|Title||Testing for functional convergence of temperate rainforest tree assemblages in Chile and New Zealand|
|Author(s)||Lusk, C.H.; Jimenez-Castillo, M.; Aragón, R.; Easdale, T.A.; Poorter, L.; Hinojosa, L.F.; Mason, N.W.H.W.H.|
|Source||New Zealand Journal of Botany 54 (2016)2. - ISSN 0028-825X - p. 175 - 203.|
Forest Ecology and Forest Management
|Publication type||Refereed Article in a scientific journal|
|Keyword(s)||Bioclimatic matching - environmental filtering - functional trait convergence - leaf dry matter content - leaf economics - leaf habit - leaf size - pollination syndrome - seed mass - wood density|
An important tenet of biogeography and comparative ecology is that disjunct assemblages in similar physical environments are functionally more similar to each other than to assemblages from other environments. Temperate rainforests in South America, New Zealand and Australia share certain physiognomic similarities, but we are not aware of any statistical evidence that these disjunct plant assemblages share a distinctive suite of functional traits, or trait combinations. We compiled height, leaf, wood and reproductive traits from the 25 commonest arborescent species at Chilean and New Zealand sites matched for summer rainfall, summer maximum temperatures, and winter minimum temperatures. We then used multivariate tests of trait convergence. Tropical and subtropical assemblages served as out-groups. PERMANOVA showed convergence of trait centroids at the two temperate sites, where trees on average had denser wood and smaller leaves than trees at the (sub)tropical sites. Principal components analyses carried out separately on each assemblage showed that the Chilean and New Zealand assemblages were also the most similar pair in terms of trait relationships, although New Zealand also shared strong similarities with subtropical Argentina.

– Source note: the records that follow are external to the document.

$ cat src/rtl/bus_err_drain_arb.sv
// Round-robin drain of per-unit bus error FIFOs into one report stream.
// Holds one captured report until accepted and keeps saturating per-unit drain counts.
`timescale 1ns/1ps

module bus_err_drain_arb_cnt #(
   parameter int unsigned CntWidth = 8
) (
   input  logic                clk_i,
   input  logic                rst_ni,
   input  logic                clear_i,
   input  logic                inc_i,
   output logic [CntWidth-1:0] cnt_o
);

   always_ff @(posedge clk_i or negedge rst_ni) begin
      if (!rst_ni) begin
         cnt_o <= '0;
      end else if (clear_i) begin
         cnt_o <= '0;
      end else if (inc_i && (cnt_o != {CntWidth{1'b1}})) begin
         cnt_o <= cnt_o + CntWidth'(1);
      end
   end

endmodule
### src/rtl/avg_seq_if.sv
// avg_seq stream bundle: sample stream in (s_*), result stream out (r_*).
interface avg_seq_if;
   logic        s_valid;
   logic        s_ready;
   logic [15:0] s_data;
   logic        r_valid;
   logic        r_ready;
   logic [15:0] r_data;

   modport master (
      output s_valid, s_data, r_ready,
      input  s_ready, r_valid, r_data
   );

   modport slave (
      input  s_valid, s_data, r_ready,
      output s_ready, r_valid, r_data
   );
endinterface

### src/rtl/avg_seq.sv
// avg_seq: gathers a 16-sample window, waits out the averager
// latency, then holds the returned average until it is taken.
module avg_seq #(
   parameter int AVG_LAT = 1,
   parameter int N_WIN   = 16
) (
   input  logic          clk,
   input  logic          rst_n,
   avg_seq_if.slave      bus,
   output logic [255:0]  win_data,
   input  logic [15:0]   avg_in,
   input  logic          clr,
   output logic          busy
);

   if (N_WIN != 16) begin : g_bad_nwin
      $error("avg_seq: N_WIN must be 16");
   end

   if (AVG_LAT < 1 || AVG_LAT > 15) begin : g_bad_lat
      $error("avg_seq: AVG_LAT must be 1..15");
   end

   localparam logic [3:0] LP_LAT = 4'(AVG_LAT);

   typedef enum logic [1:0] {
      S_FILL = 2'b00,
      S_WAIT = 2'b01,
      S_HOLD = 2'b10
   } state_t;

   state_t              r_state;
   state_t              w_state_nx;
   logic [3:0]          r_cnt;
   logic [3:0]          w_cnt_nx;
   logic [3:0]          r_lat;
   logic [3:0]          w_lat_nx;
   logic                r_rdy;
   logic [15:0]         r_res;
   logic [15:0][15:0]   r_win;
   logic                w_fill;
   logic                w_wait;
   logic                w_hold;
   logic                w_acc;
   logic                w_wr;
   logic                w_cap;

   assign w_fill = (r_state == S_FILL);
   assign w_wait = (r_state == S_WAIT);
   assign w_hold = (r_state == S_HOLD);

   // r_rdy keeps s_ready low until the first edge after reset
   assign bus.s_ready = r_rdy & w_fill;
   assign bus.r_valid = w_hold;
   assign bus.r_data  = r_res;
   assign win_data    = r_win;
   assign busy        = ~(w_fill & (r_cnt == 4'd0));
   assign w_acc       = r_rdy & w_fill & bus.s_valid;

   always_comb begin
      w_state_nx = r_state;
      w_cnt_nx   = r_cnt;
      w_lat_nx   = r_lat;
      w_wr       = 1'b0;
      w_cap      = 1'b0;
      if (clr) begin
         w_state_nx = S_FILL;
         w_cnt_nx   = 4'd0;
         w_lat_nx   = 4'd0;
      end else begin
         unique case (1'b1)
            w_fill: begin
               if (w_acc) begin
                  w_wr     = 1'b1;
                  w_cnt_nx = r_cnt + 4'd1;
                  if (r_cnt == 4'd15) begin
                     w_state_nx = S_WAIT;
                     w_lat_nx   = LP_LAT;
                  end
               end
            end
            w_wait: begin
               w_lat_nx = r_lat - 4'd1;
               if (r_lat <= 4'd1) begin
                  w_cap      = 1'b1;
                  w_lat_nx   = 4'd0;
                  w_state_nx = S_HOLD;
               end
            end
            w_hold: begin
               if (bus.r_ready) begin
                  w_state_nx = S_FILL;
               end
            end
            default: begin
               w_state_nx = S_FILL;
               w_cnt_nx   = 4'd0;
               w_lat_nx   = 4'd0;
            end
         endcase
      end
   end

   always_ff @(posedge clk or negedge rst_n) begin
      if (!rst_n) begin
         r_state <= S_FILL;
         r_cnt   <= 4'd0;
         r_lat   <= 4'd0;
         r_rdy   <= 1'b0;
      end else begin
         r_state <= w_state_nx;
         r_cnt   <= w_cnt_nx;
         r_lat   <= w_lat_nx;
         r_rdy   <= 1'b1;
      end
   end

   always_ff @(posedge clk or negedge rst_n) begin
      if (!rst_n) begin
         r_res <= 16'd0;
         r_win <= '0;
      end else begin
         if (w_cap) begin
            r_res <= avg_in;
         end
         if (w_wr) begin
            r_win[r_cnt] <= bus.s_data;
         end
      end
   end

endmodule

### src/flat_wrapper.sv
// flat-port wrapper written by rule: the top's interface ports become plain ports
module avg_seq_flat 
#(
   parameter int AVG_LAT = 1,
   parameter int N_WIN   = 16
)
  (clk, rst_n, win_data, avg_in, clr, busy, bus_s_valid, bus_s_data, bus_r_ready, bus_s_ready, bus_r_valid, bus_r_data);
  avg_seq_if bus_i ();
  input  logic clk;
  input  logic rst_n;
  output logic [255:0] win_data;
  input  logic [15:0] avg_in;
  input  logic clr;
  output logic busy;
  input wire logic [$bits(bus_i.s_valid)-1:0] bus_s_valid;
  input wire logic [$bits(bus_i.s_data)-1:0] bus_s_data;
  input wire logic [$bits(bus_i.r_ready)-1:0] bus_r_ready;
  output wire logic [$bits(bus_i.s_ready)-1:0] bus_s_ready;
  output wire logic [$bits(bus_i.r_valid)-1:0] bus_r_valid;
  output wire logic [$bits(bus_i.r_data)-1:0] bus_r_data;
  assign bus_i.s_valid = bus_s_valid;
  assign bus_i.s_data = bus_s_data;
  assign bus_i.r_ready = bus_r_ready;
  assign bus_s_ready = bus_i.s_ready;
  assign bus_r_valid = bus_i.r_valid;
  assign bus_r_data = bus_i.r_data;
  avg_seq #(.AVG_LAT(AVG_LAT), .N_WIN(N_WIN)) u_core (.clk(clk), .rst_n(rst_n), .bus(bus_i), .win_data(win_data), .avg_in(avg_in), .clr(clr), .busy(busy));
endmodule
### config.mk
export PLATFORM = sky130hd
export DESIGN_NAME = avg_seq_flat
export DESIGN_NICKNAME = d
export VERILOG_FILES = /design/src/rtl/avg_seq_if.sv /design/src/rtl/avg_seq.sv /design/src/flat_wrapper.sv
export SDC_FILE = /design/constraint.sdc
export NUM_CORES = 1
export LEC_CHECK = 0
export CELL_PAD_IN_SITES_DETAIL_PLACEMENT = 1
export CELL_PAD_IN_SITES_GLOBAL_PLACEMENT = 1
export CORE_UTILIZATION = 31
export CTS_CLUSTER_DIAMETER = 80
export DETAILED_ROUTE_END_ITERATION = 16
export PLACE_DENSITY = 0.78
export SLEW_MARGIN = 20
export SYNTH_ARGS = -nofsm -noshare
export SYNTH_HDL_FRONTEND = slang
export SYNTH_SLANG_ARGS = --single-unit
### constraint.sdc
create_clock -name clk -period 6 [get_ports clk]
set_input_delay 1.2 -clock clk [delete_from_list [all_inputs] [get_ports clk]]
set_output_delay 1.2 -clock clk [all_outputs]
set_load 0.02 [all_outputs]
[src/rtl/kb_pkg.sv]
// Shared types and helpers for the PS/2 keyboard receiver.
// Latency: none (declarations only).
// Backpressure: n/a.
package kb_pkg;

  typedef enum logic [1:0] {
    IDLE,
    DATA,
    PARITY,
    STOP
  } rx_state_t;

  localparam logic [7:0] KB_BREAK_CODE = 8'hF0;
  localparam logic [7:0] KB_EXT_CODE   = 8'hE0;

  // PS/2 uses odd parity: data bits plus parity bit must hold an odd number of ones.
  function automatic logic odd_parity_ok(input logic [7:0] data, input logic p);
    return ^{data, p};
  endfunction

endpackage
## src/rtl/adder_pkg.sv

```systemverilog
// Shared state encoding for the sequential arithmetic blocks.
// The one-hot-free binary encoding keeps state registers at two bits.
package adder_pkg;

  typedef enum logic [1:0] {
    IDLE  = 2'd0,
    SHIFT = 2'd1,
    DONE  = 2'd2
  } state_e;

endpackage

```

## src/rtl/full_adder.sv

```systemverilog
// One-bit full adder used as the per-bit datapath of the serial adder.
module full_adder (
  input  logic a,
  input  logic b,
  input  logic cin,
  output logic s,
  output logic c
);

  assign s = a ^ b ^ cin;
  assign c = (a & b) | (cin & (a ^ b));

endmodule

```

## src/rtl/serial_adder.sv

```systemverilog
// Bit-serial adder: one operand bit pair per clock, LSB first, through a
// single full adder. Results are published only on entry to DONE.
module serial_adder
  import adder_pkg::*;
#(
  parameter int WIDTH = 8
) (
  input  logic             clk,
  input  logic             rst_n,
  input  logic             start,
  input  logic [WIDTH-1:0] a,
  input  logic [WIDTH-1:0] b,
  input  logic             cin,
  output logic             busy,
  output logic             done,
  output logic [WIDTH-1:0] s,
  output logic             cout,
  output logic             ovf
);

  localparam int CW = $clog2(WIDTH + 1);

  state_e           state_q, state_d;
  logic [CW-1:0]    cnt_q, cnt_d;
  logic [WIDTH-1:0] a_q, a_d, b_q, b_d;
  logic [WIDTH-2:0] res_q, res_d;
  logic [WIDTH-1:0] s_q, s_d;
  logic             cy_q, cy_d;
  logic             cout_q, cout_d;
  logic             ovf_q, ovf_d;

  logic             fa_s, fa_c;
  logic             last_bit;
  logic [WIDTH-1:0] sum_cat;

  full_adder u_fa (
    .a  (a_q[0]),
    .b  (b_q[0]),
    .cin(cy_q),
    .s  (fa_s),
    .c  (fa_c)
  );

  assign last_bit = (cnt_q == CW'(WIDTH - 1));
  // New sum bit enters at the top; after WIDTH shifts the word is aligned.
  assign sum_cat  = {fa_s, res_q};

  always_comb begin
    state_d = state_q;
    cnt_d   = cnt_q;
    a_d     = a_q;
    b_d     = b_q;
    res_d   = res_q;
    cy_d    = cy_q;
    s_d     = s_q;
    cout_d  = cout_q;
    ovf_d   = ovf_q;
    unique case (state_q)
      IDLE, DONE: begin
        state_d = IDLE;
        if (start) begin
          state_d = SHIFT;
          a_d     = a;
          b_d     = b;
          cy_d    = cin;
          cnt_d   = '0;
          res_d   = '0;
        end
      end
      SHIFT: begin
        a_d   = a_q >> 1;
        b_d   = b_q >> 1;
        cy_d  = fa_c;
        res_d = sum_cat[WIDTH-1:1];
        cnt_d = cnt_q + CW'(1);
        if (last_bit) begin
          state_d = DONE;
          s_d     = sum_cat;
          cout_d  = fa_c;
          // cy_q is the carry into the MSB at this point
          ovf_d   = cy_q ^ fa_c;
        end
      end
      default: state_d = IDLE;
    endcase
  end

  always_ff @(posedge clk or negedge rst_n) begin
    if (!rst_n) begin
      state_q <= IDLE;
      cnt_q   <= '0;
      a_q     <= '0;
      b_q     <= '0;
      res_q   <= '0;
      cy_q    <= 1'b0;
      s_q     <= '0;
      cout_q  <= 1'b0;
      ovf_q   <= 1'b0;
    end else begin
      state_q <= state_d;
      cnt_q   <= cnt_d;
      a_q     <= a_d;
      b_q     <= b_d;
      res_q   <= res_d;
      cy_q    <= cy_d;
      s_q     <= s_d;
      cout_q  <= cout_d;
      ovf_q   <= ovf_d;
    end
  end

  assign busy = (state_q == SHIFT);
  assign done = (state_q == DONE);
  assign s    = s_q;
  assign cout = cout_q;
  assign ovf  = ovf_q;

endmodule

```
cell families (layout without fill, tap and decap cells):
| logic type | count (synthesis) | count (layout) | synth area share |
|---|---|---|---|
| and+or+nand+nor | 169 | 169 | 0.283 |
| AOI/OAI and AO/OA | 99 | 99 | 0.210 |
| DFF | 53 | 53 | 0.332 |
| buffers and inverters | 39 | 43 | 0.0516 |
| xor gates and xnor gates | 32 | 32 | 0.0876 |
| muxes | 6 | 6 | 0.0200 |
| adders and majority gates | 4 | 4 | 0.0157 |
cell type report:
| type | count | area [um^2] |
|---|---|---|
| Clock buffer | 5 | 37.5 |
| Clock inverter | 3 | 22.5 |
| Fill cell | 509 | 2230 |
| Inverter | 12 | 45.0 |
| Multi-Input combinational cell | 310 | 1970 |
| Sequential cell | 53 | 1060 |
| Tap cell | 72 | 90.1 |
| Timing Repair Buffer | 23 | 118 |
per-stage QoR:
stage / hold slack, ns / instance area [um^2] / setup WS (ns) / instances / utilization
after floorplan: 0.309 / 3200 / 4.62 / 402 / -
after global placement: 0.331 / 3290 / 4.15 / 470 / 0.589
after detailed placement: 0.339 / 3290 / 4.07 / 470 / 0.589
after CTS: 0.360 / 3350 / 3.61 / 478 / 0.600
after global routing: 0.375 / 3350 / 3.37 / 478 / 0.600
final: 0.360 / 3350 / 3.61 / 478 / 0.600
<file path="config.mk">
export PLATFORM = sky130hd
export DESIGN_NAME = sprite_fetch
export DESIGN_NICKNAME = d
export VERILOG_FILES = /design/src/rtl/sprite_pkg.sv /design/src/rtl/sprite_hit.sv /design/src/rtl/sprite_fetch.sv
export SDC_FILE = /design/constraint.sdc
export NUM_CORES = 1
export LEC_CHECK = 0
export BUFFER_PORTS_ARGS = -buffer_cell sky130_fd_sc_hd__buf_2
export CORE_ASPECT_RATIO = 1.5
export CORE_MARGIN = 4
export CORE_UTILIZATION = 40
export DETAILED_ROUTE_END_ITERATION = 7
export GPL_TIMING_DRIVEN = 0
export SLEW_MARGIN = 15
export SYNTH_ARGS = -nofsm -noshare
export SYNTH_HDL_FRONTEND = slang
export SYNTH_SLANG_ARGS = --single-unit
</file>
<file path="constraint.sdc">
create_clock -name clk -period 8.15 [get_ports clk]
set_input_delay 0.4075 -clock clk [delete_from_list [all_inputs] [get_ports clk]]
set_output_delay 0.4075 -clock clk [all_outputs]
set_load 0.01 [all_outputs]
</file>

The main axis of variation in both temperate assemblages ranged from small, short-lived understorey trees with soft leaves, to emergents with sclerophyllous leaves and fairly dense wood. However, the New Zealand assemblage was much richer in small trees with soft leaves than its Chilean counterpart; possible historical influences on this difference include conditions favouring radiation of small trees during the late Neogene in New Zealand, competition from Chusquea bamboos in Chile and the historical absence of browsing mammals from New Zealand. Environmental filtering has produced similar values of individual traits in Chile and New Zealand, but only partial convergence of functional trait combinations. As far as we know, this is the first study to statistically test whether disjunct tree assemblages on climatically matched sites are more functionally similar to each other than to assemblages from other environments.